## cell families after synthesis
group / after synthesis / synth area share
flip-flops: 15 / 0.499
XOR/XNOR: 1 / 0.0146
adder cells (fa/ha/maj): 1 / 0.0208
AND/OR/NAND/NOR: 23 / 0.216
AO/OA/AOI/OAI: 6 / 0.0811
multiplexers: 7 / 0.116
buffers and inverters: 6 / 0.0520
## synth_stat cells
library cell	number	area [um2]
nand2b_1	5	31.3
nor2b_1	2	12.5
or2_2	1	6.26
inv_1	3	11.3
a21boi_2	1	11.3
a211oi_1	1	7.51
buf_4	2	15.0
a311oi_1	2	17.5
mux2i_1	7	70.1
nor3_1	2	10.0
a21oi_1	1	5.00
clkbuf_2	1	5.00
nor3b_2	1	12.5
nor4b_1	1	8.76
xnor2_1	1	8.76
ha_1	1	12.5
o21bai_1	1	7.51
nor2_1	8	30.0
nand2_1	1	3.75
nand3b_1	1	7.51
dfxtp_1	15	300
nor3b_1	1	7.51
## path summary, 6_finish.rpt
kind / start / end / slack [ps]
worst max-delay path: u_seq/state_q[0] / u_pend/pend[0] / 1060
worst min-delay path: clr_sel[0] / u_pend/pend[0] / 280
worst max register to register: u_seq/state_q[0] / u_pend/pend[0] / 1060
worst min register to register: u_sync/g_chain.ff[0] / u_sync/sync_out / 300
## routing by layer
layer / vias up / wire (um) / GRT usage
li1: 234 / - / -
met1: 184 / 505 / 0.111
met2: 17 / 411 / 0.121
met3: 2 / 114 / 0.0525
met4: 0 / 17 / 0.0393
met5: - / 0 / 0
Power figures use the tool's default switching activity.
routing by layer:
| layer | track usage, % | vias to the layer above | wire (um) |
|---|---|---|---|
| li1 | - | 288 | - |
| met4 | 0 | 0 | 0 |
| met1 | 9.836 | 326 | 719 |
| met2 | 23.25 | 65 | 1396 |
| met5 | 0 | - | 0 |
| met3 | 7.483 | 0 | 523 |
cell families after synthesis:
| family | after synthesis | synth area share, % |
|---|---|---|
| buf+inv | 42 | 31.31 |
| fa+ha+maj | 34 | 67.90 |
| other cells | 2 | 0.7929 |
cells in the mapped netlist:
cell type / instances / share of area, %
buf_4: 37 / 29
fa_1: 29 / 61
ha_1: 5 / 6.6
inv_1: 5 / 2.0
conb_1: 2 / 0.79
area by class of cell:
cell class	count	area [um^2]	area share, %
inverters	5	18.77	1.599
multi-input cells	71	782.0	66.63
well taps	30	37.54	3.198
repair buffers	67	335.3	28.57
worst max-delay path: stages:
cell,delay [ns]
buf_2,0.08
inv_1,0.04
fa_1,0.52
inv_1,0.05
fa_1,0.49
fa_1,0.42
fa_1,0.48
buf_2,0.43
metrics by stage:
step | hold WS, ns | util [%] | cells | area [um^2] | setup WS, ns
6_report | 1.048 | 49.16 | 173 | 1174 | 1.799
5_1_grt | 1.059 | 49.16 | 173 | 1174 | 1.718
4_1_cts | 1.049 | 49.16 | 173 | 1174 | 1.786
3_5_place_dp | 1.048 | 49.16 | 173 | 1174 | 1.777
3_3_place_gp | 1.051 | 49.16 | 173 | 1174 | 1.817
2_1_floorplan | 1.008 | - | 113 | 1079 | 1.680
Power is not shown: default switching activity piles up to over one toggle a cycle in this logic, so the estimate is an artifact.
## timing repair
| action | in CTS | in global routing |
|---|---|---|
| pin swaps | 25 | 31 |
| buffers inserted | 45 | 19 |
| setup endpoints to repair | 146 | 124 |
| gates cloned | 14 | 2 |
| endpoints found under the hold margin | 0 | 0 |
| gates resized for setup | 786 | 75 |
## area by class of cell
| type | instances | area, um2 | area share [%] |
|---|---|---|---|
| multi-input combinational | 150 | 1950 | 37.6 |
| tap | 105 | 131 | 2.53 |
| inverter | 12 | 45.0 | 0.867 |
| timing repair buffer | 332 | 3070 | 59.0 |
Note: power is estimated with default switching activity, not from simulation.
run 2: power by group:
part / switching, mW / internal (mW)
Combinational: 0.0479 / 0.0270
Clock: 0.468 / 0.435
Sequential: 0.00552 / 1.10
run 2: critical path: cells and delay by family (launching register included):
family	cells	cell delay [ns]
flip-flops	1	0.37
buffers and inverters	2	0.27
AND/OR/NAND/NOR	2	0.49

☆ ☆ ☆

Report, for the data above, every line in which the string "hold" appears.

- Solution to this problem:
step | hold WS, ns | util [%] | cells | area [um^2] | setup WS, ns
| endpoints found under the hold margin | 0 | 0 |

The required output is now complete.